This is actually a deeper issue than a simple failure to read all that ‘stuff’ at the start fo the study guide, or in the first handout of the semester. It may also mean that the students don’t get any real idea of how the course is organised. You might think, “what does this matter? They’ll have it sussed by the end of the semester.” But there’s more to it than that. When we learn new things, if we’re to learn them in any meaningful way we need to be able to fit them into some sort of mental scaffolding, or schema. As Nilson says,

learning and storage take place only in the context of a logically organised conceptual framework. Deep processing, as opposed to simple memorisation, necessitates seeing the structure of new knowledge and integrating it into one’s existing structure of prior knowledge.

What’s more,

Our thinking is so dependent on structure that if we don’t have an established, complete logical structure to interpret and explain an observed phenomenon, we will make up connecting pieces or entire theories.
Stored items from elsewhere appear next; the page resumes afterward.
## src/rtl/obstacle_maneuver_fsm.sv

```systemverilog
// Drive-level sequencer: FORWARD while clear, timed STOP/REVERSE/TURN on obstacle,
// FAULT after too many consecutive blocked maneuvers. Phases are timed in timer periods.
module obstacle_maneuver_fsm #(
  parameter int unsigned STOP_TICKS    = 2,
  parameter int unsigned REVERSE_TICKS = 5,
  parameter int unsigned TURN_TICKS    = 4,
  parameter int unsigned MAX_RETRIES   = 3
) (
  input  logic       clk,
  input  logic       reset,
  input  logic       enable,
  input  logic       obstacle,
  input  logic       timer_expired,
  output logic       timer_start,
  output logic [1:0] motor_left,
  output logic [1:0] motor_right,
  output logic [2:0] state_out,
  output logic [7:0] maneuver_count,
  output logic       fault
);

  typedef enum logic [2:0] {
    S_IDLE    = 3'd0,
    S_FORWARD = 3'd1,
    S_STOP    = 3'd2,
    S_REVERSE = 3'd3,
    S_TURN    = 3'd4,
    S_FAULT   = 3'd5
  } state_t;

  localparam logic [1:0] M_STOP = 2'b00;
  localparam logic [1:0] M_FWD  = 2'b01;
  localparam logic [1:0] M_REV  = 2'b10;

  localparam logic [7:0] STOP_T = 8'(STOP_TICKS);
  localparam logic [7:0] REV_T  = 8'(REVERSE_TICKS);
  localparam logic [7:0] TURN_T = 8'(TURN_TICKS);
  localparam logic [3:0] MAX_R  = 4'(MAX_RETRIES);

  state_t     r_state, w_state_nx;
  logic       r_sync1, r_obs_s;
  logic [7:0] r_tick, w_tick_nx;
  logic [3:0] r_retry, w_retry_nx;
  logic       r_dir, w_dir_nx;
  logic [7:0] r_cnt, w_cnt_nx;
  logic       r_timer_start, w_start_nx;
  logic [1:0] r_motor_l, r_motor_r, w_ml_nx, w_mr_nx;
  logic       r_fault;
  logic       w_exp;
  logic [7:0] w_tick_inc;
  logic [7:0] w_cnt_inc;

  // An expiry landing in the same cycle as our own start pulse belongs to no period of ours.
  assign w_exp      = timer_expired & ~r_timer_start;
  assign w_tick_inc = r_tick + 8'd1;
  assign w_cnt_inc  = (r_cnt == 8'hFF) ? r_cnt : r_cnt + 8'd1;

  always_comb begin
    w_state_nx = r_state;
    w_tick_nx  = r_tick;
    w_retry_nx = r_retry;
    w_dir_nx   = r_dir;
    w_cnt_nx   = r_cnt;
    w_start_nx = 1'b0;
    if (!enable) begin
      w_state_nx = S_IDLE;
      w_tick_nx  = 8'd0;
      w_retry_nx = 4'd0;
      w_dir_nx   = 1'b0;
    end else begin
      case (r_state)
        S_IDLE: w_state_nx = S_FORWARD;
        S_FORWARD: begin
          if (r_obs_s) begin
            w_state_nx = S_STOP;
            w_tick_nx  = 8'd0;
            w_start_nx = 1'b1;
            w_cnt_nx   = w_cnt_inc;
            w_retry_nx = r_retry + 4'd1;
          end
        end
        S_STOP, S_REVERSE: begin
          if (w_exp) begin
            w_start_nx = 1'b1;
            if (w_tick_inc == ((r_state == S_STOP) ? STOP_T : REV_T)) begin
              w_state_nx = (r_state == S_STOP) ? S_REVERSE : S_TURN;
              w_tick_nx  = 8'd0;
            end else begin
              w_tick_nx  = w_tick_inc;
            end
          end
        end
        S_TURN: begin
          if (w_exp) begin
            if (w_tick_inc == TURN_T) begin
              w_tick_nx = 8'd0;
              w_dir_nx  = ~r_dir;
              if (!r_obs_s) begin
                w_state_nx = S_FORWARD;
                w_retry_nx = 4'd0;
              end else if (r_retry < MAX_R) begin
                w_state_nx = S_STOP;
                w_start_nx = 1'b1;
                w_cnt_nx   = w_cnt_inc;
                w_retry_nx = r_retry + 4'd1;
              end else begin
                w_state_nx = S_FAULT;
              end
            end else begin
              w_tick_nx  = w_tick_inc;
              w_start_nx = 1'b1;
            end
          end
        end
        S_FAULT: w_state_nx = S_FAULT;
        default: w_state_nx = S_IDLE;
      endcase
    end
  end

  // Motor commands follow the next state so they register alongside it.
  always_comb begin
    w_ml_nx = M_STOP;
    w_mr_nx = M_STOP;
    case (w_state_nx)
      S_FORWARD: begin
        w_ml_nx = M_FWD;
        w_mr_nx = M_FWD;
      end
      S_REVERSE: begin
        w_ml_nx = M_REV;
        w_mr_nx = M_REV;
      end
      S_TURN: begin
        w_ml_nx = w_dir_nx ? M_REV : M_FWD;
        w_mr_nx = w_dir_nx ? M_FWD : M_REV;
      end
      default: begin
        w_ml_nx = M_STOP;
        w_mr_nx = M_STOP;
      end
    endcase
  end

  always_ff @(posedge clk or negedge reset) begin
    if (!reset) begin
      r_sync1       <= 1'b0;
      r_obs_s       <= 1'b0;
      r_state       <= S_IDLE;
      r_tick        <= 8'd0;
      r_retry       <= 4'd0;
      r_dir         <= 1'b0;
      r_cnt         <= 8'd0;
      r_timer_start <= 1'b0;
      r_motor_l     <= M_STOP;
      r_motor_r     <= M_STOP;
      r_fault       <= 1'b0;
    end else begin
      r_sync1       <= obstacle;
      r_obs_s       <= r_sync1;
      r_state       <= w_state_nx;
      r_tick        <= w_tick_nx;
      r_retry       <= w_retry_nx;
      r_dir         <= w_dir_nx;
      r_cnt         <= w_cnt_nx;
      r_timer_start <= w_start_nx;
      r_motor_l     <= w_ml_nx;
      r_motor_r     <= w_mr_nx;
      r_fault       <= (w_state_nx == S_FAULT);
    end
  end

  assign timer_start    = r_timer_start;
  assign motor_left     = r_motor_l;
  assign motor_right    = r_motor_r;
  assign state_out      = r_state;
  assign maneuver_count = r_cnt;
  assign fault          = r_fault;

endmodule

```

## config.mk

```make
export PLATFORM = sky130hd
export DESIGN_NAME = obstacle_maneuver_fsm
export DESIGN_NICKNAME = d
export VERILOG_FILES = /design/src/rtl/obstacle_maneuver_fsm.sv
export SDC_FILE = /design/constraint.sdc
export NUM_CORES = 1
export LEC_CHECK = 0
export ABC_CLOCK_PERIOD_IN_PS = 4900
export CAP_MARGIN = 20
export CORE_ASPECT_RATIO = 1.4
export CORE_MARGIN = 1.5
export CORE_UTILIZATION = 55
export CTS_BUF_LIST = sky130_fd_sc_hd__clkbuf_16
export CTS_CLUSTER_SIZE = 30
export DETAILED_ROUTE_END_ITERATION = 10
export PLACE_DENSITY = 0.79
export SLEW_MARGIN = 20
export SYNTH_ARGS = -nofsm -noshare
export SYNTH_HDL_FRONTEND = slang
export SYNTH_SLANG_ARGS = --single-unit
```

## constraint.sdc

```tcl
create_clock -name clk -period 4.9 [get_ports clk]
set_clock_uncertainty 0.2 [all_clocks]
set_input_delay 0.98 -clock clk [delete_from_list [all_inputs] [get_ports clk]]
set_output_delay 0.98 -clock clk [all_outputs]
set_load 0.1 [all_outputs]
```

## After elaboration in Yosys (flattened, before gate mapping)

Cells that the tools add are included.

- $add $sub $neg: 3
- Shift operators: 0
- Divide/modulo/power cells: 0
- Muxes and demuxes: 48
- Reductions and logical operators: 6
- Bitwise gates (word level): 3
- Multipliers: 0
- Equal/unequal tests: 24
- $lt $le $gt $ge: 1

Operator list:

| kind | count |
|---|---|
| 8-bit 2-to-1 mux | 12 |
| 3-bit 2-to-1 mux | 10 |
| 4-bit 2-to-1 mux | 6 |
| 8-bit case mux with 3 select lines | 1 |
| 8-bit by 1-bit adder with 8-bit output (second input constant) | 2 |
| 8-bit case mux with 2 select lines | 1 |
| 3-bit case mux with 5 select lines | 1 |
| 3-bit equality test (second input constant) | 4 |
| 3-bit inequality test (second input constant) | 4 |
| 2-bit case mux with 3 select lines | 2 |
| 1-bit 2-to-1 mux | 11 |
| 2-bit inequality test (second input constant) | 5 |
| 3-bit by 2-bit equality test with 1-bit output (second input constant) | 3 |
| 8-bit by 3-bit equality test with 1-bit output | 1 |
| 8-bit by 3-bit equality test with 1-bit output (second input constant) | 1 |
| 8-bit equality test (second input constant) | 1 |
| 4-bit case mux with 2 select lines | 1 |
| 7-bit AND reduction | 1 |
| 3-bit by 1-bit equality test with 1-bit output (second input constant) | 2 |
| 5-bit AND reduction | 1 |
| 4-bit by 1-bit adder with 4-bit output (second input constant) | 1 |
| 4-bit by 2-bit < comparator with 1-bit output (second input constant) | 1 |
| 2-bit 2-to-1 mux | 2 |
| 4-bit by 1-bit inequality test with 1-bit output (second input constant) | 1 |
| 9 further kinds | 10 |

- Memories: 0
- Bits in read-only memories: 0
- RAM bits: 0
- Flip-flop bits (word level): 32
- Input bits: 5
- Output and inout bits: 17
- Bits in latches: 0

## Longest topological paths before layout

- Depth after elaboration: 9
- Gate-level depth with buffers: 8

## Least setup slack after synthesis

No wires, ideal clock.

- Kind: reg2reg
- Start point: register r_state[1], in the netlist state_out[1]
- End point: register r_motor_r[0], in the netlist motor_right[0]
- Arrival: 2.628 ns
- Library setup time: 0.127 ns
- Required time: 4.573 ns
- Stages on the path, launching flop included: 8
- Setup slack: 1.945 ns
- Buffers on the path: 1
- Cells stage by stage: dfrtp_1 > clkbuf_1 > nor3b_1 > and4_1 > o21ai_0 > o311a_1 > o211a_1 > or2_2

- Longest elaborated chain between the ends: 9
- Elaborated cells on any way between the ends: 24

Ends and longest elaborated chain:

| what | RTL line | text |
|---|---|---|
| start: declaration | 40 | `state_t r_state, w_state_nx;` |
| start signal: assignment | 161 | `r_state <= w_state_nx;` |
| 3-bit by 2-bit equality test with 1-bit output | 71, 85, 86 |  |
| 3-bit 2-to-1 mux | 85 | `if (w_tick_inc == ((r_state == S_STOP) ? STOP_T : REV_T)) begin` |
| 8-bit by 3-bit equality test with 1-bit output | 85 |  |
| 3-bit 2-to-1 mux | 85 |  |
| 3-bit 2-to-1 mux | 83 | `if (w_exp) begin` |
| 3-bit case mux with 5 select lines | 71 | `case (r_state)` |
| 3-bit 2-to-1 mux | 65 | `if (!enable) begin` |
| 3-bit equality test, or another cell as far along | 125 | `case (w_state_nx)` |
| 2-bit case mux with 3 select lines * | 125 |  |
| named net w_mr_nx[0] | 47 | `logic [1:0] r_motor_l, r_motor_r, w_ml_nx, w_mr_nx;` |
| end signal: assignment | 168 | `r_motor_r <= w_mr_nx;` |
| end: declaration | 47 |  |

The timed path passes the listed nets; every way through them passes the cells marked *.
A chain may end at the register's enable or synchronous reset.

## Worst setup path in the final report

- Start point: register r_state[1], in the netlist state_out[1]
- End point: output state_out[1]

RTL lines:

| what | RTL line | text |
|---|---|---|
| end: declaration | 17 | `output logic [2:0] state_out,` |

No word-level cell between the ends.

==> impl_metrics.py <==
metrics = {
    "synthesis": {
        "synth_edf_count": 0,
        "yosys.area.top_type": "dfrtp_1",
        "synth-seq-cells": 32,
        "avgSynthCellArea_um2": 9.198,
        "async_flop_share": 1.000,
        "netlist.area_leader.share": 0.4310,
        "ys_types": 51,
        "ys_seq_area_frac": 0.4310,
        "synth_nets": 210,
        "netlist_area_um2": 1858,
        "yosys_warnings": 0,
        "synthTopCellsByArea": "dfrtp_1 (43%), nand2_1 (4.6%), xnor2_1 (4.2%)",
        "synthTopCellsByCount": "dfrtp_1 (32), nand2_1 (23), nor2_1 (15)",
        "synth_ff_type": "dfrtp_1",
        "synth.most_common_cell": "dfrtp_1",
        "postSynthCellCount": 202,
    },
    "grt": {
        "grt_usage": 0.2608,
        "antenna_found_initial": 0,
        "grt_max_degree": 33,
        "grt_pass1_vias": 1540,
        "grt.overflow.total": 0,
        "grt_pass1_wl_um": 7307,
    },
    "timing": {
        "max-slew-margin-rel": 0.3477,
        "rsz0062_at_grt": "false",
        "final_hold_viol_count": 0,
        "finalCriticalPeriod_ps": 3405,
        "setup_tns_ps": 0,
        "max_freq_mhz": 293.7,
        "period_share": 0.6949,
        "tightestPinTransition_ps": 975.4,
        "finalSetupViolCount": 0,
        "slew_violations": 0,
    },
    "placement": {
        "globalplace.congestion": 0.8921,
        "port_buffers": 21,
        "dpl.hpwl_um": 3141,
    },
    "worst_setup_path": {
        "path_cells": "clkdlybuf4s50_1",
        "slowest_delay_ps": 1240,
        "required_ps": 3720,
        "cp_top_family": "buffers and inverters",
        "path_max_fanout": 20,
        "path_buf_inv": 1,
        "worstSetupPathDepth": 1,
        "reg2reg_slack_ps": 2090,
        "worstPathArrival_ps": 2220,
        "cp-end-kind": "output port",
        "critPathSlowestCell": "clkdlybuf4s50_1",
        "r2r_cells": 5,
        "crit_type": "reg2out",
        "crit_path_start_kind": "register",
    },
    "final_layout": {
        "area_delta_synth_final_pct": 20.00,
        "drive_gt1_frac": 0.06696,
        "antenna_cells": 0,
        "fill_cells": 263,
        "final_net_count": 232,
        "post-route-util": 0.7005,
    },
    "pwr": {
        "p_total_mw": 0.9197,
        "total_leakage_power_nw": 0.9451,
        "peakVddDrop_mv": 0.6397,
        "power.density_nw_per_um2": 412.5,
    },
    "floorplanning": {
        "boundaryPins": 22,
        "initial_utilization": 0.5837,
        "die_area_um2": 3741,
        "die_x_um": 52.12,
        "die_y_um": 71.77,
        "row_count": 24,
        "coreArea_um2": 3183,
    },
    "routing": {
        "drtAntennaViolNets": 0,
        "drt_wl_total_um": 4386,
        "drc": 0,
        "vias_per_cell": 6.160,
        "dr.pass1.iters": 4,
        "wire_per_inst_um": 16.68,
        "vias": 1620,
        "drt_iter0_drc": 63,
    },
    "cts": {
        "postCtsResizedCells": 0,
        "post-cts-setup-buffers": 0,
        "clockBufferDepth": 2,
        "holdBufCountCts": 0,
        "path_clk_slew_ps": 50,
        "ctsRootBufferMaster": "clkbuf_16",
        "cts_tree": "built",
        "cts.sinks": 32,
        "h-tree-depth": 2,
        "cts_made_buffers": 5,
        "clkLatencyLatePin_ps": 270,
    },
    "run_status": {
        "status": "finished clean",
    },
    "hold_path": {
        "hold_path_depth": 0,
        "hold_class": "reg2reg",
    },
    "flow_run": {
        "maxCapViolations": 0,
    },
}
[power breakdown]
| part | leakage (nW) | switching [mW] | internal (mW) | total, mW |
|---|---|---|---|---|
| Clock | 0.0648 | 0.103 | 0.181 | 0.284 |
| Sequential | 0.430 | 0.0373 | 0.290 | 0.327 |
| Combinational | 0.450 | 0.231 | 0.0772 | 0.308 |
[placed cells by master, fill, tap and decap left out, types with 2 or more instances in the layout]
cell	count
and2_1	2
nor2b_1	5
nand2b_1	4
and3_1	5
nand3_1	7
clkbuf_16	5
a21oi_1	9
nor4_1	3
a31oi_1	5
xnor2_1	9
a21o_1	2
inv_1	6
ha_1	3
o311ai_0	2
o31ai_1	2
o21ai_0	9
o22a_1	2
clkdlybuf4s50_1	21
o21a_1	3
dfrtp_1	32
nand4_1	6
o221ai_1	3
nand2_1	23
nor2_1	15
o221a_2	2
nor3_1	7
and4_1	2
xor2_1	3
nor3b_1	2
clkinv_1	2
[metrics by stage]
step | hold WS (ps) | instances | instance area, um^2 | setup slack (ps)
after floorplan | 131.2 | 202 | 1858 | 1945
after global placement | 134.5 | 256 | 2097 | 1582
after detailed placement | 147.6 | 256 | 2097 | 1540
after CTS | 161.6 | 263 | 2230 | 1497
after global routing | 165.4 | 263 | 2230 | 1420
final | 162.1 | 263 | 2230 | 1495
[sequential cells by signal, summed over array words and instances (netlist names)]
signal / flops
timer_start: 1
r_retry: 4
motor_right: 2
r_sync1: 1
maneuver_count: 8
r_obs_s: 1
fault: 1
r_dir: 1
r_tick: 8
state_out: 3
motor_left: 2
[cell type report]
class,instances,area (um^2),share of cell area
multi-input cells,157,1007,0.4517
flip-flops and latches,32,800.8,0.3591
repair buffers,22,217.7,0.09764
clock buffers,5,125.1,0.05612
well taps,39,48.80,0.02189
inverters,6,22.52,0.01010
clock inverters,2,7.507,0.003367
[cells by family (layout without fill, tap and decap cells)]
| kind of cell | after synthesis | after routing | synth area share |
|---|---|---|---|
| and+or+nand+nor | 90 | 90 | 0.2620 |
| AOI/OAI and AO/OA | 51 | 51 | 0.1973 |
| DFF | 32 | 32 | 0.4310 |
| buffers and inverters | 13 | 35 | 0.02693 |
| xor gates and xnor gates | 12 | 12 | 0.05657 |
| adders and majority gates | 3 | 3 | 0.02020 |
| muxes | 1 | 1 | 0.006060 |
[routing by layer]
layer  vias to the layer above  GRT usage  part of all wire
met5                         -          0                 0
met4                         0    0.07895            0.0064
met3                         3    0.05000             0.041
met2                        53     0.4529              0.53
met1                       768     0.3210              0.42
li1                        796          -                 -
[worst paths after layout]
kind / start / end
setup / recovery: state_out[1] / state_out[1]
hold / removal: r_sync1 / r_obs_s
setup reg to reg: r_tick[4] / maneuver_count[1]
hold reg to reg: r_sync1 / r_obs_s
max in group asynchronous: reset / maneuver_count[4]
min in group asynchronous: reset / motor_left[0]
Power figures use the tool's default switching activity.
So there’s a real risk that many students won’t actually be learning what we think they’re learning, however well-structured our classroom teaching practices may be. So how can we help them understand the organisation of a course, so that they can use that to help incorporate the things they’ll be learning into their existing body of knowledge? nelson suggests the use of ‘visual’ syllabi that present course structure in flow charts or concept maps, showing what they’ll be learning (both content & process knowledge), how it all fits together, and how it links to material they might have already learned and to future courses.

I’ve used concept maps in class for years now, but while I know how well they help students to come to a deep understanding of complex information, I’d honestly never thought of using them to visualise the organisation of an entire paper. So that’s my next little project – to develop such a visual syllabus for the first-year biology papers I coordinate. And, at the end of the semester, I’ll be asking students for some feedback, so that I can gauge how useful that schema might have been to their own learning.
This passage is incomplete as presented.